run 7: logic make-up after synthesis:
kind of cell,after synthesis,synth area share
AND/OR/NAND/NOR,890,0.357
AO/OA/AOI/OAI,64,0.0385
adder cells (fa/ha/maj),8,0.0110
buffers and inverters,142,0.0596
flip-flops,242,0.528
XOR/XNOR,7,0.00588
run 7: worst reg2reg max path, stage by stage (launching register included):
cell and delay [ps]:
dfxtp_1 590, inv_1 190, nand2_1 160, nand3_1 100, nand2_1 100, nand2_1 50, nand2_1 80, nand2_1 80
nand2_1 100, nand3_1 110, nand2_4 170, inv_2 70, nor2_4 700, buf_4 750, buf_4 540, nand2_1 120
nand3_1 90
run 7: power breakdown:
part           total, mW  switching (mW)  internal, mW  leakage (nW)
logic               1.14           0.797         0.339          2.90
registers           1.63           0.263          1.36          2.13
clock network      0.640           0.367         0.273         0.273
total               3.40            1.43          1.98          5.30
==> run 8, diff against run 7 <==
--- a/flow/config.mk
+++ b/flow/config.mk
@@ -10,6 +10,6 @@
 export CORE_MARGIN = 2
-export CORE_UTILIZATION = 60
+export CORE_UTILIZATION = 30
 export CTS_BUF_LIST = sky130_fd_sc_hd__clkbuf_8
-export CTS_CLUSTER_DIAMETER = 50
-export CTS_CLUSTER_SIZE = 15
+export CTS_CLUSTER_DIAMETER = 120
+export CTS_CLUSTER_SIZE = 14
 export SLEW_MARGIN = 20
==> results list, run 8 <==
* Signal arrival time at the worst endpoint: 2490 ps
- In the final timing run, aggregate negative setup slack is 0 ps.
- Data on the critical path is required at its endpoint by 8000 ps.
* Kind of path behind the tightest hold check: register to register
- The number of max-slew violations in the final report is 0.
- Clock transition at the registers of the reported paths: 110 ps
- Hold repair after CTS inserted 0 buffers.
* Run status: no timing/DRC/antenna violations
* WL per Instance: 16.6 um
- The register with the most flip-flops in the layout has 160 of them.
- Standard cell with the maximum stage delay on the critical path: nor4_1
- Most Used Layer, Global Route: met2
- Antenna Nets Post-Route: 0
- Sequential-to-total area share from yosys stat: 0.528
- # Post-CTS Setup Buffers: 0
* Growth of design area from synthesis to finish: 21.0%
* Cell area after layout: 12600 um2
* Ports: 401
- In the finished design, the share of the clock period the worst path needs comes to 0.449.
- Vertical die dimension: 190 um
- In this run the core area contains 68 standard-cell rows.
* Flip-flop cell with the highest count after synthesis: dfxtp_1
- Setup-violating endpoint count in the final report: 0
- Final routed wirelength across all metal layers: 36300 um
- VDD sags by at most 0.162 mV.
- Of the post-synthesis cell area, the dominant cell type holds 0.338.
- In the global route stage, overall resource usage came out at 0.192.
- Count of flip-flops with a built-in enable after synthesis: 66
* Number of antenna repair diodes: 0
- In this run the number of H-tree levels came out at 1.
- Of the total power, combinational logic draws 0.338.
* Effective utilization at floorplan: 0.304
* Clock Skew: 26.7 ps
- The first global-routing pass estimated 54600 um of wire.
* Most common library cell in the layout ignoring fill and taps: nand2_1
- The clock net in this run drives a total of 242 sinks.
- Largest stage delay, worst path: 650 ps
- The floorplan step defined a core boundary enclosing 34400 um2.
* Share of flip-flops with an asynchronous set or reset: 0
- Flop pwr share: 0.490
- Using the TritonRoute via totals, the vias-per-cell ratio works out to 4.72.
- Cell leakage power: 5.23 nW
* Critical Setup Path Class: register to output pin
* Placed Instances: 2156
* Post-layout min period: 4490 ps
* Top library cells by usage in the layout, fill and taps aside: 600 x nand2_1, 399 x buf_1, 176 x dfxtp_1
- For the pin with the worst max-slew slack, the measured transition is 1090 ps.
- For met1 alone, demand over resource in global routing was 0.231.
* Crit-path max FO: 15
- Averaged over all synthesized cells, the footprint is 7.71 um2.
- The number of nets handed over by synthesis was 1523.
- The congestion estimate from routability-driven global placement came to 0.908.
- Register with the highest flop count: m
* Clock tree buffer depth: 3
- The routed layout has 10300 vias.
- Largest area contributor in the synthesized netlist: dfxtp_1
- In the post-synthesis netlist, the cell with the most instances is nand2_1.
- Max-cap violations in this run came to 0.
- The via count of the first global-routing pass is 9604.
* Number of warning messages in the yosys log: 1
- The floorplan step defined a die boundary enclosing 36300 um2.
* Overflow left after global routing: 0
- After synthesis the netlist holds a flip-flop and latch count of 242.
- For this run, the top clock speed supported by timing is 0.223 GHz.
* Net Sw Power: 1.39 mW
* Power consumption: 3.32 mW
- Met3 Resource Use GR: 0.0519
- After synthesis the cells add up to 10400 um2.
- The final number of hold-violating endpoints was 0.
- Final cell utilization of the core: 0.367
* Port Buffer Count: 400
From an optimization exercise on the open Yosys and OpenROAD flow, aimed at small area; shortcuts taken in it are not production practice. Only simulation tests tie the RTL to the original design; equivalence was not proved. Power figures rest on the tool's default switching activity, not on a simulated workload.

== oak ==
// rfal_tsm
module rfal_tsm (
    input  wire        clk,
    input  wire        rst_n,
    input  wire        host_req,
    input  wire        host_we,
    input  wire [7:0]  host_addr,
    input  wire [31:0] host_wdata,
    output reg         host_ack,
    output reg  [31:0] host_rdata,
    output reg         fe_req,
    output reg  [3:0]  fe_op,
    output reg  [3:0]  fe_sel,
    output reg  [31:0] fe_arg,
    input  wire        fe_ack,
    input  wire [31:0] fe_rdata,
    output reg         mem_req,
    output reg         mem_we,
    output reg  [11:0] mem_addr,
    output reg  [7:0]  mem_wdata,
    input  wire        mem_ack,
    input  wire [7:0]  mem_rdata,
    output reg         pre_txrx,
    output reg         post_txrx
);
Settings: LEC_CHECK=0, CAP_MARGIN=20, CORE_MARGIN=2, CORE_UTILIZATION=50, SLEW_MARGIN=20; clock period 12.0 ns.
standard.sh (not shown) runs the stock make flow with config.mk's settings and CLKGATE_MAP_FILE= SYNTH_SCRIPT=/design/flow/synth_recipe.tcl, a recipe that flattens the netlist after the stock synthesis.
==> flow/flow/run.sh <==
#!/bin/bash
# Layout flow: the standard flow (standard.sh) with one change in synthesis:
# ABC maps the logic with an area-recovering script (flow/abc_area.script) and
# adders are left to ABC instead of fixed full/half-adder cells. Registers,
# flattening and renaming are the standard synthesis's (synth_recipe.tcl).
set -euo pipefail
WORK=$(pwd)

# synthesis script: synth_recipe.tcl with ABC's -script argument swapped
{
  cat <<'TCL'
proc abc {args} {
  set i [lsearch -exact $args -script]
  if {$i >= 0} { lset args [expr {$i + 1}] $::env(FLOW_ABC_SCRIPT) }
  puts "abc (area script): $args"
  yosys abc {*}$args
}
TCL
  cat "$WORK/synth_recipe.tcl"
} > "$WORK/area_synth.tcl"
export FLOW_ABC_SCRIPT="$WORK/flow/abc_area.script"

# standard.sh with the synthesis script and the adder map replaced
sed -e "s#SYNTH_SCRIPT=[^ ]*synth_recipe.tcl#SYNTH_SCRIPT=$WORK/area_synth.tcl ADDER_MAP_FILE=#" \
    "$WORK/standard.sh" > "$WORK/area_standard.sh"
grep -q "area_synth.tcl ADDER_MAP_FILE=" "$WORK/area_standard.sh"

# port buffers: the smallest buffer cell (every port still gets its own buffer)
export BUFFER_PORTS_ARGS="-buffer_cell sky130_fd_sc_hd__buf_1"
# clock tree: larger sink clusters under clkbuf_8 buffers, no dummy balancing loads
export CTS_ARGS="-sink_clustering_enable -repair_clock_nets -buf_list sky130_fd_sc_hd__clkbuf_8 -sink_clustering_size 12 -sink_clustering_max_diameter 60 -dont_use_dummy_load"

bash "$WORK/area_standard.sh" synth > "$WORK/synth.log" 2>&1
bash "$WORK/area_standard.sh" > "$WORK/layout.log" 2>&1
==> flow/flow/abc_area.script <==
strash
&get -n
&st
&deepsyn -T 240
&nf -a -p
&put
oak | status: complete | timing, DRC, antenna: pass
For pine, these inputs were changed with respect to oak:
--- a/flow/flow/run.sh
+++ b/flow/flow/run.sh
@@ -1,6 +1,9 @@
 #!/bin/bash
-# Layout flow: the standard flow (standard.sh) with one change in synthesis:
-# ABC maps the logic with an area-recovering script (flow/abc_area.script) and
-# adders are left to ABC instead of fixed full/half-adder cells. Registers,
-# flattening and renaming are the standard synthesis's (synth_recipe.tcl).
+# Layout flow: the standard flow (standard.sh) with three changes:
+# - synthesis: ABC maps the logic with an area-recovering script
+#   (flow/abc_area.script) and adders are left to ABC instead of fixed
+#   full/half-adder cells; registers, flattening and renaming are the standard
+#   synthesis's (synth_recipe.tcl);
+# - port buffers use the smallest buffer cell;
+# - the clock tree uses clkbuf_8 buffers over clusters of up to 16 sinks.
 set -euo pipefail
@@ -30,3 +33,3 @@
 # clock tree: larger sink clusters under clkbuf_8 buffers, no dummy balancing loads
-export CTS_ARGS="-sink_clustering_enable -repair_clock_nets -buf_list sky130_fd_sc_hd__clkbuf_8 -sink_clustering_size 12 -sink_clustering_max_diameter 60 -dont_use_dummy_load"
+export CTS_ARGS="-sink_clustering_enable -repair_clock_nets -buf_list sky130_fd_sc_hd__clkbuf_8 -sink_clustering_size 16 -sink_clustering_max_diameter 70 -dont_use_dummy_load"
 
==> flow/flow/abc_area.script <==
strash
&get -n
&st
&deepsyn -T 240
&dch -f
&nf -a -p -F 10 -A 6 -C 32
&st
&dch -f
&nf -a -p -F 10 -A 6 -C 32
&put
--- a/flow/config.mk
+++ b/flow/config.mk
@@ -9,3 +9,3 @@
 export CORE_MARGIN = 2
-export CORE_UTILIZATION = 50
+export CORE_UTILIZATION = 55
 export SLEW_MARGIN = 20
==> comparison <==
Number of instances in the synthesized netlist was higher in oak than in pine. In terms of number of storage elements in the synthesis netlist, pine and oak differ only marginally. pine: die area 9.9% below oak.
What follows belongs to an exercise in optimizing a design on an open flow for small area and a short achievable clock period; a production flow would make more cautious choices. At most, simulation tests tie the RTL to the original design; equivalence was not proved.

// dccap_fa
module dccap_fa (
    input  wire        clk,
    input  wire        rst,          
    input  wire        tick,         
    input  wire        cmd_we,
    input  wire [31:0] cmd_wdata,
    input  wire [2:0]  rd_addr,
    output reg  [31:0] rd_data,
    output wire        busy,         
    output wire        bus_req,
    output wire        bus_rd,
    output wire [1:0]  bus_len,
    output wire [23:0] bus_wdata,
    input  wire        bus_ack,
    input  wire        bus_ok,
    input  wire [15:0] bus_rdata,
    output wire        out_a,
    output wire        out_b,
    output wire        out_pwm
);
    wire [3:0]  op = cmd_wdata[31:28];
    wire [3:0]  z  = cmd_wdata[27:24];
    wire [7:0]  a  = cmd_wdata[23:16];
    wire [15:0] d  = cmd_wdata[15:0];
    reg legal_fr, legal_act;
    always @(*) begin
        legal_fr  = 1'b0;
        legal_act = 1'b0;
        if (z == 4'd0) begin
            case (op)
                4'h1:             legal_fr  = 1'b1;
  ...
==> flow/config.mk <==
export PLATFORM = sky130hd
export DESIGN_NAME = dccap_fa
export DESIGN_NICKNAME = dccap_fa
export VERILOG_FILES = /design/flow/design.v
export SDC_FILE = /design/flow/constraint.sdc
export NUM_CORES = 4
export LEC_CHECK = 0
export ABC_AREA = 1
export CAP_MARGIN = 20
export CORE_MARGIN = 2
export CORE_UTILIZATION = 40
export CTS_BUF_LIST = sky130_fd_sc_hd__clkbuf_8
export CTS_CLUSTER_SIZE = 10
export SLEW_MARGIN = 20
==> flow/constraint.sdc <==
create_clock -name core_clock -period 125.0 [get_ports {clk}]
set_input_delay 25.0000 -clock core_clock [delete_from_list [all_inputs] [get_ports {clk}]]
set_output_delay 25.0000 -clock core_clock [all_outputs]
set_load 0.01 [all_outputs]
standard.sh (not shown) runs the stock make flow with config.mk's settings and CLKGATE_MAP_FILE= SYNTH_SCRIPT=/design/flow/synth_recipe.tcl, a recipe that flattens the netlist after the stock synthesis.
==> flow/flow/run.sh <==
#!/bin/bash
# The standard layout (the standard.sh: ORFS synthesis to final
# layout) with two changes: every port is buffered by a plain buffer
# cell instead of the default choice (a delay buffer), and the clock tree
# is built without dummy balancing loads.
set -euo pipefail
export BUFFER_PORTS_ARGS="-buffer_cell sky130_fd_sc_hd__buf_1"
export CTS_ARGS="-sink_clustering_enable -repair_clock_nets -buf_list sky130_fd_sc_hd__clkbuf_8 -dont_use_dummy_load"
bash standard.sh finish > standard_flow.log 2>&1
Next try:
--- a/flow/design.v
+++ b/flow/design.v
@@ -292,81 +292,75 @@
     reg  [18:K] dv_r;            
     reg  [15:K] dv_q;            
     wire [18:0] r2 [K:0];
     wire [15:0] q2;
     assign r2[K] = {dv_r, NUM[K-1:0]};
     assign q2[15:K] = dv_q;
     generate
         for (k = K - 1; k >= 0; k = k - 1) begin : g_s2
             assign {q2[k], r2[k]} = dstage(r2[k+1], d2, k, (LA >> k) & 1);
         end
     endgenerate
     reg [6:0]  duty;
-    reg [6:0]  duty_act;     
+    reg [9:0]  ccr_act;      
     reg        ccr_upd;
-    reg [3:0]  pwm_lo;       
-    reg [6:0]  pwm_hi;
+    reg [9:0]  pwm_cnt;
     reg [23:0] tog_hz;
     reg [15:0] tog_cnt;
     reg        pending;
     reg [1:0]  hb_phase;
     reg        hb_target;    
     reg [10:0] hb_dt;
     assign d2 = tog_hz[18:0];
     wire hz_lt8  = ~|tog_hz[23:3];
     wire hz_zero = hz_lt8 & ~|tog_hz[2:0];
     wire tog_run = ~hz_zero;
     wire hz_big  = lt24(24'd500000, tog_hz);
     wire [15:0] reload = hz_lt8 ? {16{~hz_zero}} :
                          hz_big ? 16'd1 : q2;
-    wire pwm_wrap = (pwm_hi == 7'd99) && (pwm_lo == 4'd9);
-    assign out_pwm = lt24({17'd0, pwm_hi}, {17'd0, duty_act}) &&
-                     !(duty_act[6] && duty_act[5] && duty_act[2] && pwm_wrap);
+    wire [9:0] ccr_next = ccr_of(duty);      
+    wire pwm_wrap = (pwm_cnt == 10'd999);
+    assign out_pwm = lt24({14'd0, pwm_cnt}, {14'd0, ccr_act});
     wire [15:0] tog_inc   = inc16(tog_cnt);
     wire        tog_event = tog_run && (tog_inc == reload);
     wire        hz_load   = set_hz && (hz_arg != 24'd0);
     always @(posedge clk) begin
         if (hz_load) begin
             dv_r <= r1[K][18:K];
             dv_q <= q1;
         end
     end
     always @(posedge clk) begin
         if (rst) begin
             duty      <= 7'd0;
-            duty_act  <= 7'd0;
+            ccr_act   <= 10'd0;
             ccr_upd   <= 1'b0;
-            pwm_lo    <= 4'd0;
-            pwm_hi    <= 7'd0;
+            pwm_cnt   <= 10'd0;
             tog_hz    <= 24'd0;
             pending   <= 1'b0;
             out_a     <= 1'b0;
             out_b     <= 1'b0;
             hb_phase  <= HB_IDLE;
         end else begin
             if (tick) begin
                 if (tog_event)
                     pending <= 1'b1;
                 if (pwm_wrap) begin
-                    pwm_lo <= 4'd0;
-                    pwm_hi <= 7'd0;
+                    pwm_cnt <= 10'd0;
                     if (ccr_upd) begin
-                        duty_act <= duty;
-                        ccr_upd  <= 1'b0;
+                        ccr_act <= ccr_next;
+                        ccr_upd <= 1'b0;
                     end
-                end else if (pwm_lo == 4'd9) begin
-                    pwm_lo <= 4'd0;
-                    pwm_hi <= inc16({9'd0, pwm_hi});
                 end else begin
-                    pwm_lo <= inc16({12'd0, pwm_lo});
+                    pwm_cnt <= inc16({6'd0, pwm_cnt});
                 end
             end
             case (hb_phase)
                 HB_IDLE: begin
                     if (pending) hb_phase <= HB_CLAIM;
                 end
                 HB_CLAIM: begin
                     pending   <= 1'b0;
                     out_a     <= 1'b0;
                     out_b     <= 1'b0;
                     hb_phase  <= HB_DEADTIME;
                 end
@@ -394,26 +388,26 @@
         if (hb_phase == HB_CLAIM) begin
             hb_dt     <= 11'd0;
             hb_target <= out_a;
         end else if (tick && hb_phase == HB_DEADTIME && hb_dt != 11'd2000) begin
             hb_dt <= inc16({5'd0, hb_dt});
         end
     end
     wire [1:0] dir  = {out_b, out_a};
     wire [1:0] view = pending ? 2'd1 : (hb_phase != HB_IDLE) ? 2'd2 : 2'd0;
     assign act_status    = {6'd0, view, 1'b0, duty, 7'd0, out_pwm, dir, hb_phase, tog_run, pending, out_b, out_a};
     assign toggle_hz     = {8'd0, tog_hz};
     assign toggle_reload = {16'd0, reload};
-    assign pwm_ccr       = {22'd0, ccr_of(duty_act)};
-    assign pwm_ccr_next  = {ccr_upd, 21'd0, ccr_of(duty)};
+    assign pwm_ccr       = {22'd0, ccr_act};
+    assign pwm_ccr_next  = {ccr_upd, 21'd0, ccr_next};
 endmodule
 module dccap_fa (
     input  wire        clk,
     input  wire        rst,          
     input  wire        tick,         
     input  wire        cmd_we,
     input  wire [31:0] cmd_wdata,
     input  wire [2:0]  rd_addr,
     output reg  [31:0] rd_data,
     output wire        busy,         
     output wire        bus_req,
     output wire        bus_rd,
The new run passed the timing, DRC and antenna checks.
Worst hold slack improves by 0.010 ns.
Count of clock-buffer cells in the layout stays the same.
Register-to-register slack is worse by 0.47 ns.
Design area grows by a few percent.
Die area climbs by a few percent.
Global-route usage climbs by 1.3 points.
For the second run of this note, only the layout was checked, not whether the RTL still works.

-- afterwards: timing with drivers on the ports --
The results above use ideal ports. As a check the final layouts listed here were re-extracted and re-timed, cells and wires unchanged. Step 1 sets driving cells, clkbuf_16 on the clock port and buf_2 on the other inputs (assumed; they add their load-dependent delay and slew). Step 2 adds t to the input delays and takes it off the output delays; t is the mean of the earliest and latest rising clock arrival at the registers after step 1. Input paths then give back, and output paths get back, about the clock's delay inside the block. a / b / c = no drivers / after step 1 / after step 2; a / b = the first two.
run	t (ns)	setup slack, ns	worst setup path after step 2	worst data-port slew with drivers (ns)
the first run	0.512	72.379 / 72.331 / 72.331	input to output	0.05
the second run	0.534	72.072 / 72.025 / 72.559	register to output	0.05
After both steps every run listed still meets setup and hold. For the first run, which loses most, drivers alone change the setup slack by -0.048 ns; drivers and shift together by -0.048 ns.
From an optimization exercise on the open Yosys and OpenROAD flow, aimed at small area; shortcuts taken in it are not production practice. Only simulation tests tie the RTL to the original design; equivalence was not proved. Power and IR drop assume default switching activity.

<file path="design/flow/design.v">
module rdm630_core (
    input  wire         clk,
    input  wire         rst,         
    input  wire         rx_valid,
    input  wire [7:0]   rx_data,
    output wire         rx_ready,
    input  wire         eval,
    output wire         res_valid,
    output wire [1:0]   res,
    output wire         fvalid,
    output wire [111:0] frame,
    output wire         xst,
    output wire [39:0]  card,
    output wire [7:0]   csum,
    output wire [7:0]   p6
);
    localparam integer BUF_CAP   = 16;
    localparam integer CW        = 5;
    localparam integer FRAME_LEN = 14;
    localparam [7:0] START_B = 8'h02;
    localparam [7:0] END_B   = 8'h03;
    localparam [1:0] RES_INCOMPLETE = 2'd0;
    localparam [1:0] RES_VALID      = 2'd1;
    localparam [1:0] RES_MALFORMED  = 2'd2;
    localparam [1:0] RES_OVERRUN    = 2'd3;
    reg [CW-1:0] cursor;
    reg          in_frame;
    reg [7:0]    buf_q   [0:BUF_CAP-1];
    reg [7:0]    frame_q [0:FRAME_LEN-1];
    reg          fvalid_q;
    assign rx_ready = (cursor < BUF_CAP) && !rst;
    wire rx_fire  = rx_valid && rx_ready;
    wire is_start = (rx_data == START_B);
    wire is_end   = (rx_data == END_B);
    reg [CW-1:0] cursor_rx;
    reg          in_frame_rx;
    reg [7:0]    buf_rx [0:BUF_CAP-1];
    integer      i;
    always @* begin
        cursor_rx   = cursor;
        in_frame_rx = in_frame;
        for (i = 0; i < BUF_CAP; i = i + 1)
            buf_rx[i] = buf_q[i];
        if (rx_fire) begin
            if (in_frame) begin
                buf_rx[cursor] = rx_data;
                cursor_rx      = cursor + 1'b1;
                if (is_end)
                    in_frame_rx = 1'b0;
            end
            if (is_start) begin
                buf_rx[0]   = START_B;
                cursor_rx   = 1;
                in_frame_rx = 1'b1;
            end
        end
    end
    wire do_eval = eval && !rst;
    reg frame_ok;
    always @* begin
        frame_ok = (buf_rx[0] == START_B) && (buf_rx[FRAME_LEN-1] == END_B);
        for (i = 1; i <= 12; i = i + 1)
            if (!(((buf_rx[i] >= 8'h30) && (buf_rx[i] <= 8'h39)) ||
                  ((buf_rx[i] >= 8'h41) && (buf_rx[i] <= 8'h46))))
                frame_ok = 1'b0;
    end
    wire len_over = (cursor_rx > FRAME_LEN);
    wire len_full = (cursor_rx == FRAME_LEN);
    assign res_valid = do_eval;
    assign res = len_over ? RES_OVERRUN :
                 len_full ? (frame_ok ? RES_VALID : RES_MALFORMED) :
                            RES_INCOMPLETE;
    always @(posedge clk) begin
        if (rst) begin
            cursor   <= {CW{1'b0}};
            in_frame <= 1'b0;
            fvalid_q <= 1'b0;
        end else begin
            cursor   <= cursor_rx;
            in_frame <= in_frame_rx;
            if (do_eval) begin
                if (len_over) begin
                    cursor   <= {CW{1'b0}};
                    fvalid_q <= 1'b0;
                end else if (len_full) begin
                    cursor   <= {CW{1'b0}};
                    fvalid_q <= frame_ok;
                end
            end
        end
    end
    always @(posedge clk) begin
        if (!rst) begin
            for (i = 0; i < BUF_CAP; i = i + 1)
                buf_q[i] <= buf_rx[i];
            if (do_eval && len_full)
                for (i = 0; i < FRAME_LEN; i = i + 1)
                    frame_q[i] <= buf_rx[i];
        end
    end
    assign fvalid = fvalid_q;
    assign xst    = !fvalid_q;
    genvar g;
    generate
        for (g = 0; g < FRAME_LEN; g = g + 1) begin : g_frame
            assign frame[111-8*g -: 8] = frame_q[g];
        end
    endgenerate
    wire [3:0] nib [1:12];
    generate
        for (g = 1; g <= 12; g = g + 1) begin : g_nib
            assign nib[g] = (frame_q[g] <= 8'h39) ? frame_q[g][3:0]
                                                  : frame_q[g][3:0] + 4'd9;
        end
    endgenerate
    wire [7:0] pair [0:5];
    generate
        for (g = 0; g < 6; g = g + 1) begin : g_pair
            assign pair[g] = {nib[1+2*g], nib[2+2*g]};
        end
        for (g = 0; g < 5; g = g + 1) begin : g_card
            assign card[39-8*g -: 8] = pair[g];
        end
    endgenerate
    assign csum = pair[0] ^ pair[1] ^ pair[2] ^ pair[3] ^ pair[4];
    assign p6   = pair[5];
endmodule
</file>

> [ACTIVITY] The lines from the beginning of the records through the line containing "- Clock transition" should be reproduced exactly. Include nothing else.

> [YOUR SOLUTION]
run 7: logic make-up after synthesis:
kind of cell,after synthesis,synth area share
AND/OR/NAND/NOR,890,0.357
AO/OA/AOI/OAI,64,0.0385
adder cells (fa/ha/maj),8,0.0110
buffers and inverters,142,0.0596
flip-flops,242,0.528
XOR/XNOR,7,0.00588
run 7: worst reg2reg max path, stage by stage (launching register included):
cell and delay [ps]:
dfxtp_1 590, inv_1 190, nand2_1 160, nand3_1 100, nand2_1 100, nand2_1 50, nand2_1 80, nand2_1 80
nand2_1 100, nand3_1 110, nand2_4 170, inv_2 70, nor2_4 700, buf_4 750, buf_4 540, nand2_1 120
nand3_1 90
run 7: power breakdown:
part           total, mW  switching (mW)  internal, mW  leakage (nW)
logic               1.14           0.797         0.339          2.90
registers           1.63           0.263          1.36          2.13
clock network      0.640           0.367         0.273         0.273
total               3.40            1.43          1.98          5.30
==> run 8, diff against run 7 <==
--- a/flow/config.mk
+++ b/flow/config.mk
@@ -10,6 +10,6 @@
 export CORE_MARGIN = 2
-export CORE_UTILIZATION = 60
+export CORE_UTILIZATION = 30
 export CTS_BUF_LIST = sky130_fd_sc_hd__clkbuf_8
-export CTS_CLUSTER_DIAMETER = 50
-export CTS_CLUSTER_SIZE = 15
+export CTS_CLUSTER_DIAMETER = 120
+export CTS_CLUSTER_SIZE = 14
 export SLEW_MARGIN = 20
==> results list, run 8 <==
* Signal arrival time at the worst endpoint: 2490 ps
- In the final timing run, aggregate negative setup slack is 0 ps.
- Data on the critical path is required at its endpoint by 8000 ps.
* Kind of path behind the tightest hold check: register to register
- The number of max-slew violations in the final report is 0.
- Clock transition at the registers of the reported paths: 110 ps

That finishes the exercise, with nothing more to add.